Michael Lehmann, UA professor of biological sciences, is the lead researcher on work that could provide some insight into how to regulate human metabolisms.
“We have discovered a gene, that if we knock this gene down, we basically produce fat-free fly larvae; little maggots that you can look through, are transparent, because they don’t contain, or contain very little, fat tissue,” Lehmann said. “That’s the same gene that controls fat metabolism in humans as well.”
“The gene that we’ve found in these flies is present in humans as well, so most likely the gene has the same weight function in humans,” Lehmann said. “We can use the gene in the flies to see how the protein is regulated; how it’s activated or repressed. More often than not, it turns out that what we find in flies also applies in humans.”
The research on metabolism is important because obesity has become a worldwide problem, Lehmann said.
“Obesity has become a problem in not just the U.S., but the entire industrialized world,” Lehmann said.
For adults, overweight and obesity ranges are determined by using weight and height to calculate Body Mass Index, according to the Centers for Disease Control and Prevention.
BMI consistently correlates with a person’s amount of body fat. An adult who has a BMI between 25 and 29.9 is considered overweight; 30 or higher is considered obese.
About 34 percent of adults in the U.S. are obese, according to the CDCP.
“People are becoming more and more overweight, and not just overweight, but morbidly obese,” Lehmann said. “Some people would say ‘just eat less,’ but in some cases, that just doesn’t work because these people have metabolisms that are so deranged. We have to take a medical approach and try to help these people.”

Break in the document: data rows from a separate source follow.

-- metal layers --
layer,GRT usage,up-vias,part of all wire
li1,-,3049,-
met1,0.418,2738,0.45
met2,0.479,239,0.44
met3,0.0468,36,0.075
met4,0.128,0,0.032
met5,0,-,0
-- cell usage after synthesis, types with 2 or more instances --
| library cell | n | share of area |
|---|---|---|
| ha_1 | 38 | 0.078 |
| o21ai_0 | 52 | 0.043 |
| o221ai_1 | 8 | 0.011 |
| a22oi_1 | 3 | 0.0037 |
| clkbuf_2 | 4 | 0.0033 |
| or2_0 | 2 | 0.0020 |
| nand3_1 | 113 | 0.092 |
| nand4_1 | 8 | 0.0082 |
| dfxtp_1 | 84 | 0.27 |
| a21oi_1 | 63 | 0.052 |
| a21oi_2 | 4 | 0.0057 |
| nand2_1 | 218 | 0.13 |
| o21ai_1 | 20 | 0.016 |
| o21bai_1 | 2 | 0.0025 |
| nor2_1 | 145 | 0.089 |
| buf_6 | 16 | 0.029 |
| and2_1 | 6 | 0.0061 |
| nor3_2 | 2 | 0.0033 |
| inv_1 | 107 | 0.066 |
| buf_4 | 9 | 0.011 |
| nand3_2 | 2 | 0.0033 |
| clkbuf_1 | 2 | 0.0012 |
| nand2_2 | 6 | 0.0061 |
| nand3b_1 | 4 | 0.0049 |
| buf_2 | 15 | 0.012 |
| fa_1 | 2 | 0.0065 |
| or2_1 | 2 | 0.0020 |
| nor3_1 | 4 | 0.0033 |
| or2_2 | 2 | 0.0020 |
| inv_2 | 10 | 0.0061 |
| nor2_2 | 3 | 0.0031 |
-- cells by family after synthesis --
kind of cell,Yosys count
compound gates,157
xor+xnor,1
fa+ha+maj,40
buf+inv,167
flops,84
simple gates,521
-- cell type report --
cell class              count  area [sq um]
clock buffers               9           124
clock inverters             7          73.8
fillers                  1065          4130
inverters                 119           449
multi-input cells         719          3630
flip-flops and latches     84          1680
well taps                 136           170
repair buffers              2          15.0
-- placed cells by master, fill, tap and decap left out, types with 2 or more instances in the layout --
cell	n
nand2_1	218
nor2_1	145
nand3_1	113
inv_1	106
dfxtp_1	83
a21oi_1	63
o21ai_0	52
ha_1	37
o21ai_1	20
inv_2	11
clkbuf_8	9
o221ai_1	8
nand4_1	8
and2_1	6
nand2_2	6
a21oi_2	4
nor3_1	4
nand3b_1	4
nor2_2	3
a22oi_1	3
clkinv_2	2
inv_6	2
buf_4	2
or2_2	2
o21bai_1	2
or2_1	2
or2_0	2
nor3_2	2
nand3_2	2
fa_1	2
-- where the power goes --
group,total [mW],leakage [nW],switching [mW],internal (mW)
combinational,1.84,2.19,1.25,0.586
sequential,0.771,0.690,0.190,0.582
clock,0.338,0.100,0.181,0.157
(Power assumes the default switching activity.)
### config.mk
export PLATFORM = sky130hd
export DESIGN_NAME = obf_collector_flat
export DESIGN_NICKNAME = d
export VERILOG_FILES = /design/src/rtl/collector_pkg.sv /design/src/rtl/obf_collector_if.sv /design/src/rtl/rr_arb3.sv /design/src/rtl/obf_collector.sv /design/src/flat_wrapper.sv
export SDC_FILE = /design/constraint.sdc
export NUM_CORES = 1
export LEC_CHECK = 0
export ABC_AREA = 0
export ABC_CLOCK_PERIOD_IN_PS = 2350
export CORE_MARGIN = 2
export CORE_UTILIZATION = 38
export CTS_CLUSTER_DIAMETER = 30
export DETAILED_ROUTE_END_ITERATION = 10
export GPL_TIMING_DRIVEN = 0
export HOLD_SLACK_MARGIN = 0.1
export PLACE_DENSITY_LB_ADDON = 0.1
export SLEW_MARGIN = 10
export SYNTH_ARGS = -nofsm -noshare
export SYNTH_HDL_FRONTEND = slang
export SYNTH_SLANG_ARGS = --single-unit
### constraint.sdc
create_clock -name clk -period 2.35 [get_ports clk]
set_input_delay 0.5875 -clock clk [delete_from_list [all_inputs] [get_ports clk]]
set_output_delay 0.5875 -clock clk [all_outputs]
set_load 0.05 [all_outputs]
## config.mk

```make
export PLATFORM = sky130hd
export DESIGN_NAME = jts16_rom_slot
export DESIGN_NICKNAME = d
export VERILOG_FILES = /design/src/rtl/jts16_pkg.sv /design/src/rtl/jts16_slot_line.sv /design/src/rtl/jts16_rom_slot.sv
export SDC_FILE = /design/constraint.sdc
export NUM_CORES = 1
export LEC_CHECK = 0
export ABC_CLOCK_PERIOD_IN_PS = 5500
export CORE_UTILIZATION = 28
export CTS_CLUSTER_SIZE = 12
export DETAILED_ROUTE_END_ITERATION = 8
export MAX_ROUTING_LAYER = met4
export PLACE_DENSITY_LB_ADDON = 0.3
export SYNTH_ARGS = -nofsm -noshare
export SYNTH_HDL_FRONTEND = slang
export SYNTH_SLANG_ARGS = --single-unit
```

## constraint.sdc

```tcl
create_clock -name clk -period 5.5 [get_ports clk]
set_clock_uncertainty 0.2 [all_clocks]
set_input_delay 1.375 -clock clk [delete_from_list [all_inputs] [get_ports clk]]
set_output_delay 1.375 -clock clk [all_outputs]
set_load 0.005 [all_outputs]
```

## src/rtl/jts16_pkg.sv

```systemverilog
// -----------------------------------------------------------------------------
// jts16_pkg
// Shared definitions for the S16 ROM read slot:
//   LINE_W       - cache line width in bits (two 16-bit SDRAM words)
//   SDRAM_AW     - SDRAM word-address width
//   slot_state_t - fetch FSM state encoding (IDLE / REQ / WAIT)
//   sub_bits()   - number of client address bits that select inside a line
// -----------------------------------------------------------------------------
package jts16_pkg;

  localparam int LINE_W   = 32;
  localparam int SDRAM_AW = 22;

  typedef enum logic [1:0] {
    ST_IDLE = 2'd0,
    ST_REQ  = 2'd1,
    ST_WAIT = 2'd2
  } slot_state_t;

  // A 32-bit line holds 4 bytes, 2 words or 1 longword.
  function automatic int sub_bits(input int dw);
    return (dw == 8) ? 2 : ((dw == 16) ? 1 : 0);
  endfunction

endpackage

```

## src/rtl/jts16_slot_line.sv

```systemverilog
// -----------------------------------------------------------------------------
// jts16_slot_line
// One cache entry of the ROM slot: valid bit, line tag and 32-bit line data,
// plus the tag compare and the sub-word select for the client width.
// Ports:
//   clk, rst     clock, asynchronous active-high reset
//   i_clr        invalidate the entry (wins over a simultaneous write)
//   i_we         write i_wtag / i_wdata and mark valid
//   i_wtag       tag to store
//   i_wdata      line data to store (bits 15:0 = even SDRAM word)
//   i_la         client line address to compare against the stored tag
//   i_sub        client sub-word index inside the line
//   o_hit        entry valid and tag matches i_la
//   o_dout       selected DW-bit slice of the stored line
// -----------------------------------------------------------------------------
module jts16_slot_line
  import jts16_pkg::*;
#(
  parameter int DW   = 16,
  parameter int TW   = 17,
  parameter int SUBW = 1
) (
  input  logic              clk,
  input  logic              rst,
  input  logic              i_clr,
  input  logic              i_we,
  input  logic [TW-1:0]     i_wtag,
  input  logic [LINE_W-1:0] i_wdata,
  input  logic [TW-1:0]     i_la,
  input  logic [SUBW-1:0]   i_sub,
  output logic              o_hit,
  output logic [DW-1:0]     o_dout
);

  logic              r_valid;
  logic [TW-1:0]     r_tag;
  logic [LINE_W-1:0] r_data;

  always_ff @(posedge clk or posedge rst) begin
    if (rst) begin
      r_valid <= 1'b0;
      r_tag   <= '0;
      r_data  <= '0;
    end else if (i_clr) begin
      r_valid <= 1'b0;
    end else if (i_we) begin
      r_valid <= 1'b1;
      r_tag   <= i_wtag;
      r_data  <= i_wdata;
    end
  end

  assign o_hit = r_valid && (r_tag == i_la);

  generate
    if (DW == LINE_W) begin : g_full
      assign o_dout = r_data;
    end else begin : g_part
      // Index 0 is the least significant slice (even word / lowest byte).
      assign o_dout = r_data[i_sub*DW +: DW];
    end
  endgenerate

endmodule

```

## src/rtl/jts16_rom_slot.sv

```systemverilog
// -----------------------------------------------------------------------------
// jts16_rom_slot
// Single-client read slot in front of one SDRAM bank port. Client reads are
// served from a two-entry 32-bit line cache; a miss issues one SDRAM read
// (req/ack/rdy), fills the least recently used entry and then answers.
// Ports:
//   clk, rst     clock, asynchronous active-high reset
//   addr         client address in units of DW
//   cs           client read request, held until ok
//   clr          invalidate both cache entries
//   dout, ok     registered read data and its valid flag for the current addr
//   sdram_addr   SDRAM 16-bit word address of the line (OFFSET + 2*line)
//   sdram_req    read request, held until sdram_ack
//   sdram_ack    request accepted pulse
//   data_rdy     data_read valid pulse
//   data_read    32-bit line from SDRAM, bits 15:0 = even word
// -----------------------------------------------------------------------------
module jts16_rom_slot
  import jts16_pkg::*;
#(
  parameter int                  DW     = 16,
  parameter int                  AW     = 18,
  parameter logic [SDRAM_AW-1:0] OFFSET = 22'h0
) (
  input  logic                clk,
  input  logic                rst,
  input  logic [AW-1:0]       addr,
  input  logic                cs,
  input  logic                clr,
  output logic [DW-1:0]       dout,
  output logic                ok,
  output logic [SDRAM_AW-1:0] sdram_addr,
  output logic                sdram_req,
  input  logic                sdram_ack,
  input  logic                data_rdy,
  input  logic [LINE_W-1:0]   data_read
);

  localparam int SUBN = sub_bits(DW);
  localparam int SUBW = (SUBN > 0) ? SUBN : 1;
  localparam int TW   = AW - SUBN;

  slot_state_t         r_state;
  logic [TW-1:0]       r_ptag;
  logic                r_sdram_req;
  logic [SDRAM_AW-1:0] r_sdram_addr;
  logic                r_ok;
  logic [DW-1:0]       r_dout;
  logic                r_lru;      // entry to replace on the next fill
  logic                r_discard;  // clr seen while waiting: drop the fill

  logic [TW-1:0]       w_la;
  logic [SUBW-1:0]     w_sub;
  logic [1:0]          w_hit_v;
  logic [1:0]          w_we;
  logic [DW-1:0]       w_line_dout [2];
  logic                w_hit;
  logic [DW-1:0]       w_hit_data;
  logic                w_fill;
  logic [SDRAM_AW-1:0] w_word;
  logic [SDRAM_AW-1:0] w_sum;
  logic [SDRAM_AW-1:0] w_req_addr;

  assign w_la = addr[AW-1:SUBN];

  generate
    if (SUBN > 0) begin : g_sub
      assign w_sub = addr[SUBN-1:0];
    end else begin : g_nosub
      assign w_sub = '0;
    end
  endgenerate

  // Line address to SDRAM word address; bit 0 forced low so requests stay
  // line aligned even if OFFSET were odd.
  assign w_word     = SDRAM_AW'({w_la, 1'b0});
  assign w_sum      = OFFSET + w_word;
  assign w_req_addr = w_sum & {{(SDRAM_AW-1){1'b1}}, 1'b0};

  // Fill lands only if no clr arrived during the wait, including this cycle.
  assign w_fill = (r_state == ST_WAIT) && data_rdy && !clr && !r_discard;

  generate
    for (genvar gi = 0; gi < 2; gi++) begin : g_line
      assign w_we[gi] = w_fill && (r_lru == 1'(gi));

      jts16_slot_line #(
        .DW   (DW),
        .TW   (TW),
        .SUBW (SUBW)
      ) u_line (
        .clk     (clk),
        .rst     (rst),
        .i_clr   (clr),
        .i_we    (w_we[gi]),
        .i_wtag  (r_ptag),
        .i_wdata (data_read),
        .i_la    (w_la),
        .i_sub   (w_sub),
        .o_hit   (w_hit_v[gi]),
        .o_dout  (w_line_dout[gi])
      );
    end
  endgenerate

  assign w_hit      = |w_hit_v;
  assign w_hit_data = w_hit_v[0] ? w_line_dout[0] : w_line_dout[1];

  always_ff @(posedge clk or posedge rst) begin
    if (rst) begin
      r_state      <= ST_IDLE;
      r_ptag       <= '0;
      r_sdram_req  <= 1'b0;
      r_sdram_addr <= OFFSET;
      r_ok         <= 1'b0;
      r_dout       <= '0;
      r_lru        <= 1'b0;
      r_discard    <= 1'b0;
    end else begin
      r_ok <= cs && w_hit && !clr;
      if (w_hit) r_dout <= w_hit_data;
      // A client hit makes the other entry the replacement candidate.
      if (cs && w_hit) r_lru <= w_hit_v[0];

      case (r_state)
        ST_IDLE: begin
          r_discard <= 1'b0;
          if (cs && !w_hit) begin
            r_state      <= ST_REQ;
            r_ptag       <= w_la;
            r_sdram_addr <= w_req_addr;
            r_sdram_req  <= 1'b1;
          end
        end
        ST_REQ: begin
          if (sdram_ack) begin
            r_sdram_req <= 1'b0;
            r_state     <= ST_WAIT;
          end
        end
        ST_WAIT: begin
          if (clr) r_discard <= 1'b1;
          if (data_rdy) begin
            r_state <= ST_IDLE;
            // Overrides any hit refresh this cycle: the new line is freshest.
            if (w_fill) r_lru <= ~r_lru;
          end
        end
        default: begin
          r_state     <= ST_IDLE;
          r_sdram_req <= 1'b0;
        end
      endcase
    end
  end

  assign dout       = r_dout;
  assign ok         = r_ok;
  assign sdram_addr = r_sdram_addr;
  assign sdram_req  = r_sdram_req;

endmodule

```

==> results.ini <==
[run_status]
outcome = finished, final reports clean

[timing]
rsz0062_at_grt = no
post-route-period-util = 0.6694
worst_pin_slew_ps = 957.4
fmax_mhz = 271.6
setup_viol = 0
slew_headroom = 0.3617
fin_crit_ps = 3682
hold_violations = 0
drv_slew = 0
finalSetupTns_ps = 0

[clock_tree]
root_buffer = clkbuf_16
cts_buffer_depth = 2
clk_latency_ps = 420
cts_buffers = 17
post_cts_resize_count = 0
ctsHoldBuffers = 0
cts_setup_buffers = 0
htreeDepth = 4
cts_tree = done
clk_pin_slew_ps = 50
cts_sinks = 139

[place]
numPortBuffers = 90
dp_hpwl_um = 9262
routabilityCongestion = 0.7431

[detailed_routing]
drc = 0
drtIter0Drc = 161
vias = 3639
ant_nets = 0
post_drt_wl_per_cell_um = 17.03
drt-pass1-iter-count = 4
viasPerCell = 4.471
wirelength_um = 13860

[yosys]
yosysMostFrequentCell = dfrtp_1
yosys_warnings = 0
synth_top_family_by_area = multiplexers
synth_top_area_cell = dfrtp_1
synth_compound_area_frac = 0.009200
yosys.area_share.xor_xnor = 0.04760
synth.area.mux_share = 0.3180
synth_top_area_frac = 0.5560
yosysUniqueCellTypes = 34
syn_avg_cell_area_sq_um = 14.69
async_flop_share = 1.000
synth_area_leaders = dfrtp_1 (56%), mux2_2 (22%), mux2i_1 (7.7%)
post_synth_inst_count = 426
synthTopCellsByCount = dfrtp_1 (139), mux2_2 (122), mux2i_1 (48)
synth_edf_count = 0
ys.flop_type = dfrtp_1
syn_area_sq_mm = 0.006256
synth-seq-cells = 139
synth_adder_area_share = 0
synth_simple_gate_area_frac = 0.03920
synth-seq-area-share = 0.5560

[power_and_ir_drop]
power_density_mw_per_mm2 = 486.8
peakVddDrop_v = 0.0001590
total_power_mw = 3.924
leakage_nw = 3.756

[finish]
fillers = 2111
area_growth_pct = 28.86
final_nets = 578
diodes = 0
drive_gt1_frac = 0.3352

[setup_path]
r2r_start = r_state[1]$_DFFE_PP0P_
startpoint = data_rdy
cp-end-kind = flop
cp.required_ps = 5590
critPathKind = input pin to flop
worstPathArrival_ps = 3770
cp_cell_sequence = clkdlybuf4s50_1 -> nand2_1 -> nor3_1 -> nand2_1 -> nor2_4 -> buf_12 -> mux2_2
start_kind = input pin
rr_worst_depth = 6
critPathSlowestCell = nor2_4
r2r_setup_slack_ps = 2880
cp_slowest_stage_delay_ps = 650
critical_path.max_fanout = 27
r2r-end = g_line[0].u_line.r_tag[8]$_DFFE_PP0P_
crit_path_frequent_cell = nand2_1

[min_path]
holdPathStages = 1
hold_end = g_line[1].u_line.r_data[6]$_DFFE_PP0P_
min_from = g_line[1].u_line.r_data[6]$_DFFE_PP0P_
hp-class = flop to flop

[global_route]
grt_usage = 0.1326
antenna_found_initial = 0
grt_overflow_total = 0
grt_pass1_wl_um = 21720
grt_max_degree = 75
grt_pass1_vias = 3949

[floorplan]
start_util = 0.2858
die_y_um = 151.5
die_x_um = 151.5
coreArea_sq_mm = 0.02189
io_pins = 96
rows = 54
fp.dieArea_sq_mm = 0.02294

[job]
drv_cap = 0

layer usage:
metal  share of wire  global-route usage
met5               0                   -
met4           0.015             0.04950
met3           0.040             0.03383
met2            0.49              0.2039
met1            0.46              0.1675
cells in the final DEF, fill, tap and decap left out, types with 2 or more instances in the layout:
cell / instances
a21oi_1: 2
buf_4: 6
bufinv_16: 4
clkbuf_1: 2
clkbuf_16: 17
clkbuf_8: 2
clkdlybuf4s50_1: 89
clkinv_4: 3
clkinvlp_4: 2
conb_1: 5
dfrtp_1: 139
inv_1: 4
mux2_2: 122
mux2_4: 9
mux2i_1: 48
nand2_1: 6
nand4_1: 11
nand4_2: 2
nor2_1: 2
nor3_1: 3
nor3b_2: 2
o21ai_0: 3
o22ai_1: 2
xnor2_1: 27
xor2_1: 7
worst max path at each step:
stage | endpoint | slack (ps) | depth (start not counted)
floorplan | dout[0]$_DFFE_PP0P_ | 200 | 1
global placement | g_line[0].u_line.r_tag[1]$_DFFE_PP0P_ | 1410 | 6
detailed placement | g_line[0].u_line.r_data[19]$_DFFE_PP0P_ | 1390 | 6
CTS | g_line[0].u_line.r_tag[8]$_DFFE_PP0P_ | 1820 | 6
global route | g_line[0].u_line.r_tag[14]$_DFFE_PP0P_ | 1660 | 6
finish | g_line[0].u_line.r_tag[8]$_DFFE_PP0P_ | 1820 | 7
cell type report:
type | instances | area [sq um] | area share
clock buffers | 21 | 460.4 | 0.05712
clock inverters | 10 | 166.4 | 0.02064
inverters | 5 | 23.77 | 0.002949
multi-input cells | 262 | 2621 | 0.3252
flip-flops and latches | 139 | 3478 | 0.4315
well taps | 280 | 350.3 | 0.04346
repair buffers | 97 | 960.9 | 0.1192
sequential cells by signal, indices dropped and copies added, names as in the netlist:
register	cells
sdram_req	1
r_state	2
g_line.u_line.r_tag	34
g_line.u_line.r_valid	2
r_ptag	17
dout	16
ok	1
r_discard	1
g_line.u_line.r_data	64
r_lru	1
cell families after synthesis:
| logic type | Yosys count |
|---|---|
| muxes | 179 |
| xor gates and xnor gates | 34 |
| other | 1 |
| AOI/OAI and AO/OA | 9 |
| DFF | 139 |
| and+or+nand+nor | 35 |
| buffers and inverters | 29 |
metrics by stage:
| step | util | hold WS (ps) | area, sq um | setup WS (ps) | std cells |
|---|---|---|---|---|---|
| after global placement | 0.3396 | 282.1 | 7435 | 1408 | 783 |
| final | 0.3683 | 300.4 | 8061 | 1818 | 814 |
| after floorplan | - | 263.7 | 6271 | 200.5 | 430 |
| after CTS | 0.3683 | 301.6 | 8061 | 1824 | 814 |
| after detailed placement | 0.3396 | 289.8 | 7435 | 1387 | 783 |
| after global routing | 0.3683 | 314.5 | 8061 | 1657 | 814 |
critical path: cells and delay by family:
kind / cells / cell delay [ps]
buf+inv: 2 / 830
simple gates: 4 / 1180
mux: 1 / 360
report_power, final:
part           switching [mW]  leakage [nW]  internal (mW)
sequential              0.268          1.80           1.43
combinational           0.357          1.65          0.659
clock                   0.426         0.299          0.782
No activity file was read; power rests on OpenSTA's default activity.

The research is being supported primarily by the National Science Foundation and the Arkansas Bioscience Institute, Lehmann said.
“We have been working on this since 2007 and just received a new grant this year from the NSF for another three years,” Lehmann said. “I hope, though, we will be able to continue our metabolism work beyond those three years. There is lots of work to be done.”
Fruit flies were the optimum choice for the research.
“Fruit flies have been used for pretty much exactly a hundred years now as model organisms in genetics research,” Lehmann said. “Because they are such a good model organism, they have many advantages over other organisms. Especially in genetics, because if you want to use a quantitative approach, you need a lot of offspring. A single female fruit fly can have 800 little fly babies. They also have a very short life cycle, so you get from one generation to the next in eleven days, so they’re very suitable for experimentation.”
Fruit flies are useful for a variety of scientific studies.
“The fly can be used to study many aspects of biology, that are also relevant to human biology, which surprises many people, because you wouldn’t necessarily expect this because they are so different from us,” Lehmann said. “It turns out that the basic processes, even in development, are very similar.”